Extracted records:

[config.mk]
export PLATFORM = sky130hd
export DESIGN_NAME = common_dffram_fifo
export DESIGN_NICKNAME = d
export VERILOG_FILES = /design/src/rtl/common_fifo_pkg.sv /design/src/rtl/common_dffram_2a1w1r.sv /design/src/rtl/common_dffram_fifo.sv
export SDC_FILE = /design/constraint.sdc
export NUM_CORES = 1
export LEC_CHECK = 0
export BUFFER_PORTS_ARGS = -buffer_cell sky130_fd_sc_hd__buf_4
export CAP_MARGIN = 20
export CORE_AREA = 10 10 68 70
export DETAILED_ROUTE_END_ITERATION = 8
export DIE_AREA = 0 0 78 80
export MAX_ROUTING_LAYER = met4
export PLACE_DENSITY = 0.84
export SYNTH_ARGS = -nofsm -noshare
export SYNTH_HDL_FRONTEND = slang
export SYNTH_SLANG_ARGS = --single-unit
[constraint.sdc]
create_clock -name clk -period 4 [get_ports clk]
set_input_delay 0.6 -clock clk [delete_from_list [all_inputs] [get_ports clk]]
set_output_delay 0.6 -clock clk [all_outputs]
set_load 0.01 [all_outputs]
[src/rtl/common_fifo_pkg.sv]
// Shared FIFO helpers: pointer/depth sizing and the full/empty pointer compare.
// Used by common_dffram_fifo and its storage sub-module.
package common_fifo_pkg;

    localparam int FIFO_ADDR_WIDTH_MAX = 6;
    localparam int FIFO_PTR_WIDTH_MAX  = FIFO_ADDR_WIDTH_MAX + 1;

    typedef logic [FIFO_PTR_WIDTH_MAX-1:0] fifo_ptr_t;

    typedef struct packed {
        logic full;
        logic empty;
    } fifo_ptr_status_t;

    function automatic int FIFO_PTR_WIDTH(input int addr);
        return addr + 1;
    endfunction

    function automatic int FIFO_DEPTH(input int addr);
        return 1 << addr;
    endfunction

    // Pointers arrive zero-extended to the widest legal size, so bit addr_width is the wrap bit.
    function automatic fifo_ptr_status_t fifo_ptr_compare(
        input fifo_ptr_t wptr,
        input fifo_ptr_t rptr,
        input int        addr_width
    );
        fifo_ptr_t        diff;
        fifo_ptr_t        low_mask;
        fifo_ptr_status_t st;
        diff     = wptr ^ rptr;
        low_mask = fifo_ptr_t'((1 << addr_width) - 1);
        st.empty = (diff == '0);
        st.full  = ((diff & low_mask) == '0) && ((diff >> addr_width) == fifo_ptr_t'(1));
        return st;
    endfunction

endpackage

[src/rtl/common_dffram_2a1w1r.sv]
// Flip-flop RAM: port A write-only (synchronous), port B read-only (combinational).
// Active-high synchronous reset clears every word.
module common_dffram_2a1w1r
    import common_fifo_pkg::*;
#(
    parameter int RAM_DATA_WIDTH = 8,
    parameter int RAM_ADDR_WIDTH = 2
) (
    input  logic                      clk,
    input  logic                      rst,
    input  logic                      ena,
    input  logic                      wea,
    input  logic [RAM_ADDR_WIDTH-1:0] addra,
    input  logic [RAM_DATA_WIDTH-1:0] dina,
    input  logic [RAM_ADDR_WIDTH-1:0] addrb,
    output logic [RAM_DATA_WIDTH-1:0] doutb
);

    localparam int DEPTH = FIFO_DEPTH(RAM_ADDR_WIDTH);

    logic [RAM_DATA_WIDTH-1:0] mem [DEPTH];

    // NOTE: the whole array is reset because this RAM is built from flops and
    // consumers rely on out_data reading zero after reset; an SRAM macro could not do this.
    always_ff @(posedge clk) begin
        if (rst) begin
            for (int i = 0; i < DEPTH; i++) begin
                mem[i] <= '0;
            end
        end else if (ena && wea) begin
            mem[addra] <= dina;
        end
    end

    assign doutb = mem[addrb];

endmodule

[src/rtl/common_dffram_fifo.sv]
// Single-clock valid/ready FIFO on common_dffram_2a1w1r; no fall-through.
// Define COMMON_DFFRAM_FIFO_STATUS_EN to add the registered count and the afull flag.
module common_dffram_fifo
    import common_fifo_pkg::*;
#(
    parameter int FIFO_DATA_WIDTH  = 8,
    parameter int FIFO_ADDR_WIDTH  = 2,
    parameter int FIFO_AFULL_LEVEL = FIFO_DEPTH(FIFO_ADDR_WIDTH) - 1
) (
    input  logic                       clk,
    input  logic                       resetn,
    input  logic                       flush,
    input  logic                       in_valid,
    output logic                       in_ready,
    input  logic [FIFO_DATA_WIDTH-1:0] in_data,
    output logic                       out_valid,
    input  logic                       out_ready,
`ifdef COMMON_DFFRAM_FIFO_STATUS_EN
    output logic [FIFO_ADDR_WIDTH:0]   count,
    output logic                       afull,
`endif
    output logic [FIFO_DATA_WIDTH-1:0] out_data
);

    localparam int PTR_W = FIFO_PTR_WIDTH(FIFO_ADDR_WIDTH);

    logic [PTR_W-1:0] wptr;
    logic [PTR_W-1:0] rptr;
    fifo_ptr_status_t ptr_st;
    logic             push;
    logic             pop;
    logic             ram_we;

    always_comb begin
        ptr_st = fifo_ptr_compare(fifo_ptr_t'(wptr), fifo_ptr_t'(rptr), FIFO_ADDR_WIDTH);
    end

    // Handshake outputs come from pointer state only, never from in_valid/out_ready.
    assign in_ready  = !ptr_st.full;
    assign out_valid = !ptr_st.empty;
    assign push      = in_valid && in_ready;
    assign pop       = out_valid && out_ready;
    // A flushed push must not reach the RAM; flush leaves stored words as they were.
    assign ram_we    = push && !flush;

    // NOTE: all state updates use non-blocking assignments so every register
    // samples the pre-edge values of its neighbours, independent of block order.
    always_ff @(posedge clk) begin
        if (!resetn) begin
            wptr <= '0;
            rptr <= '0;
        end else if (flush) begin
            wptr <= '0;
            rptr <= '0;
        end else begin
            if (push) begin
                wptr <= wptr + PTR_W'(1);
            end
            if (pop) begin
                rptr <= rptr + PTR_W'(1);
            end
        end
    end

    common_dffram_2a1w1r #(
        .RAM_DATA_WIDTH (FIFO_DATA_WIDTH),
        .RAM_ADDR_WIDTH (FIFO_ADDR_WIDTH)
    ) u_ram (
        .clk   (clk),
        .rst   (!resetn),
        .ena   (ram_we),
        .wea   (ram_we),
        .addra (wptr[FIFO_ADDR_WIDTH-1:0]),
        .dina  (in_data),
        .addrb (rptr[FIFO_ADDR_WIDTH-1:0]),
        .doutb (out_data)
    );

`ifdef COMMON_DFFRAM_FIFO_STATUS_EN
    localparam logic [PTR_W-1:0] AFULL_LVL = PTR_W'(FIFO_AFULL_LEVEL);

    // Tracks wptr - rptr incrementally so the output path never sees a subtractor.
    always_ff @(posedge clk) begin
        if (!resetn) begin
            count <= '0;
        end else if (flush) begin
            count <= '0;
        end else begin
            case ({push, pop})
                2'b10:   count <= count + PTR_W'(1);
                2'b01:   count <= count - PTR_W'(1);
                default: count <= count;
            endcase
        end
    end

    assign afull = (count >= AFULL_LVL);
`else
    // Status build disabled: occupancy is only implied by in_ready/out_valid.
`endif

endmodule
==> results.md <==
- Core area: 0.00328 mm2
- Syn avg cell area: 12.1 um2
- First-pass GRT wire length: 6600 um
- Hold Path Class: reg -> reg
- Worst-path fanout max: 12
- Via density: 5.80
- Routed Antenna Nets: 0
- Final setup fails: 0
- Clk slew on worst S/H paths: 0.11 ns
- CP required: 3.40 ns
- WL/cell: 17.1 um
- Area leader, netlist: edfxtp_1
- Multiplexer area fraction after synthesis: 9.20%
- Highest Clock Rate: 0.374 GHz
- Max_cap viols: 0
- Horiz. Die Dim: 78 um
- Num CTS Buffers: 5
- CP Launch Type: register
- Die area: 0.00624 mm2
- Clock latency at the later pin of the worst-skew pair: 0.35 ns
- Slew headroom: 45.7%
- Synth Area in Adders: 1.28%
- Root Buffer Master: clkbuf_4
- Final critical-path required period: 2.67 ns
- Cell area after synthesis: 0.00196 mm2
- Outcome: finished, final reports clean
- Pins Over Slew Limit: 0
- Layout Skew: 0.00910 ns
- Yosys reg bits: 40
- Post-cts resize count: 0
- Routed WL: 3930 um
- Power Dens Cells: 343 mW/mm2
- Pre-antenna DRT Iters: 4
- # IOs: 23
- Netlist cell types: 38
- CTS tree: done
- Synthesis warning total: 0
- Post-synthesis simple-gate area fraction: 17.3%
- Synth area leaders: edfxtp_1 49%, mux4_2 9.2%, dfxtp_1 8.2%, nor2_1 6.1%, nand2_1 2.7%
- Layout cell share with drive strength beyond 1: 23.9%
- Clock Tree Buf Depth: 2
- Element type at the critical path end: output pin
- Lkg Pwr: 0.814 nW
- Layout area overhead: 11.5%
- Die H: 80 um
- Part of the Yosys area used for sequential elements: 57.2%
- FILL cells: 243
- Arrival time worst endpoint: 2.07 ns
- Post-synth top area share: 49.0%
- # Post-CTS Setup Buffers: 0
- Core Rows: 21
- Synth Area in XOR/XNOR: 2.62%
- GRT overflow: 0
- GRT Overall Usage: 14.0%
- Max VDD drop: 0.208 mV
- Vias in the first global route: 1,324
- CP cell instances: xor2_1 > nor3_2 > inv_1 > buf_4
- Final hold vios: 0
- Main combinational cell family by area after synthesis: simple AND/OR/NAND/NOR gates
- Syn_nets: 177
- Critical-path top delay cell: dfxtp_1
- Final Net Count: 198
- H-tree depth: 2
- RD Place Congestion: 0.855
- DRT iter0 DRCs: 82
- Port Buf Inserts: 22
- Setup TNS: 0 ns
- Cells after Synth: 162
- Via count: 1,333
- Slowest Stage Delay on Critical Path: 0.58 ns
- Final Cycle Share: 66.8%
- RSZ-0062 raised after global routing: false
- Remaining DRCs: 0
- Starting Density: 59.7%
- Clock Sinks: 40
- Hold_buf cts: 0
- Post-DP HPWL: 2910 um
- Total power: 0.000750 W
- Worst Tran Pin Value: 0.809 ns
- Synth Area in Compound Gates: 8.05%
- Initial antenna violation count: 0
- Setup CP Type: reg -> out
- Largest net degree at the start of global routing: 14
- ANT cells: 0
==> area by class of cell <==
cell class | count | area (um2) | share of cell area [%]
inverter | 7 | 26.3 | 1.20
tap | 46 | 57.6 | 2.63
multi-input combinational | 106 | 753 | 34.5
clock buffer | 6 | 41.3 | 1.89
sequential | 40 | 1120 | 51.3
clock inverter | 2 | 12.5 | 0.573
timing repair buffer | 23 | 173 | 7.90
==> layout by cell type (no fill, tap or decap), types with 2 or more instances in the layout <==
cell and instances:
inv_1 7, clkbuf_4 5, nand2_1 14, o2111ai_1 2
xor2_1 2, a21oi_1 2, xnor2_1 2, buf_4 23
nor4bb_1 4, o21ai_1 3, a31o_2 2, nand3b_1 2
mux4_2 8, o21ai_0 3, dfxtp_1 8, edfxtp_1 32
nand2b_1 2, or4_1 3, a31oi_1 4, nor2_1 32
ha_1 2, nand3_1 3, nand4_1 2, o211ai_1 2
==> synthesized netlist by cell type <==
library cell / n
mux4_2: 8
and3_1: 1
nand3b_1: 2
nor3_2: 1
edfxtp_1: 32
nand4_1: 2
nor2_1: 32
or4_4: 1
a21oi_1: 2
or3_1: 1
inv_1: 7
a211oi_1: 1
nor2b_1: 1
xnor2_1: 2
ha_1: 2
a311o_2: 1
o311ai_1: 1
o211ai_1: 2
nand2b_1: 2
clkbuf_1: 3
nand2_1: 14
o2111ai_1: 2
buf_2: 2
a31oi_1: 4
o21ai_0: 3
nand3_1: 3
a21o_1: 1
dfxtp_1: 8
buf_6: 3
or4_1: 3
and3b_1: 1
xor2_2: 1
buf_1: 1
o31ai_1: 1
nor4bb_1: 4
a31o_2: 2
xor2_1: 2
o21ai_1: 3
==> through the flow <==
stage	instance area, um2	setup WS [ns]	instances	utilization, %	hold WS [ns]
2_1_floorplan	1960	2.02	162	-	0.491
3_3_place_gp	2130	1.62	222	64.9	0.510
3_5_place_dp	2130	1.48	222	64.9	0.530
4_1_cts	2180	1.35	230	66.5	0.544
5_1_grt	2180	1.14	230	66.5	0.567
6_report	2180	1.33	230	66.5	0.545
==> where the power goes <==
group | internal [W] | leakage, nW | switching [W] | total, W
clock network | 0.0000678 | 0.0282 | 0.000127 | 0.000195
registers | 0.000467 | 0.396 | 0.0000101 | 0.000477
logic | 0.0000371 | 0.389 | 0.0000403 | 0.0000774
==> routing by layer <==
| metal | GRT usage (%) | vias up | wire length, um |
|---|---|---|---|
| met4 | 5.91 | 0 | 75 |
| met1 | 16.4 | 626 | 1650 |
| met5 | - | - | 0 |
| met2 | 22.3 | 49 | 1950 |
| li1 | - | 651 | - |
| met3 | 3.83 | 7 | 254 |
==> flip-flops by register name (all words and copies together), names as in the netlist, named ones only <==
register / flops
rptr: 3
u_ram.mem: 32
wptr: 3
==> cells by family after synthesis <==
logic type	Yosys count
and+or+nand+nor	68
adders and majority gates	2
AOI/OAI and AO/OA	23
xor gates and xnor gates	5
muxes	8
buffers and inverters	16
DFF	40
==> path summary, 6_finish.rpt <==
path	startpoint	end	slack, ns	cells after the start
hold / removal	wptr[2]$_SDFFE_PP0N_	wptr[2]$_SDFFE_PP0N_	0.55	2
setup / recovery	wptr[1]$_SDFFE_PP0N_	in_ready	1.33	4
setup reg to reg	wptr[1]$_SDFFE_PP0N_	u_ram.mem[1][3]$_SDFFCE_PN0P_	1.39	3
hold reg to reg	wptr[2]$_SDFFE_PP0N_	wptr[2]$_SDFFE_PP0N_	0.55	2
==> worst max-delay path: cells and delay by family (launching register included) <==
kind | cells | cell delay, ns
AND/OR/NAND/NOR | 1 | 0.57
buffers and inverters | 2 | 0.24
XOR/XNOR | 1 | 0.33
flip-flops | 1 | 0.58
Power figures use the tool's default switching activity.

REQUIRED ACTION »
What you return must be an exact retyping of the lines above starting at the line with "logic | 0.0000371" and ending at the line with "3.83 | 7 | 254 |", and nothing besides.

ANSWER SECTION »
logic | 0.0000371 | 0.389 | 0.0000403 | 0.0000774
==> routing by layer <==
| metal | GRT usage (%) | vias up | wire length, um |
|---|---|---|---|
| met4 | 5.91 | 0 | 75 |
| met1 | 16.4 | 626 | 1650 |
| met5 | - | - | 0 |
| met2 | 22.3 | 49 | 1950 |
| li1 | - | 651 | - |
| met3 | 3.83 | 7 | 254 |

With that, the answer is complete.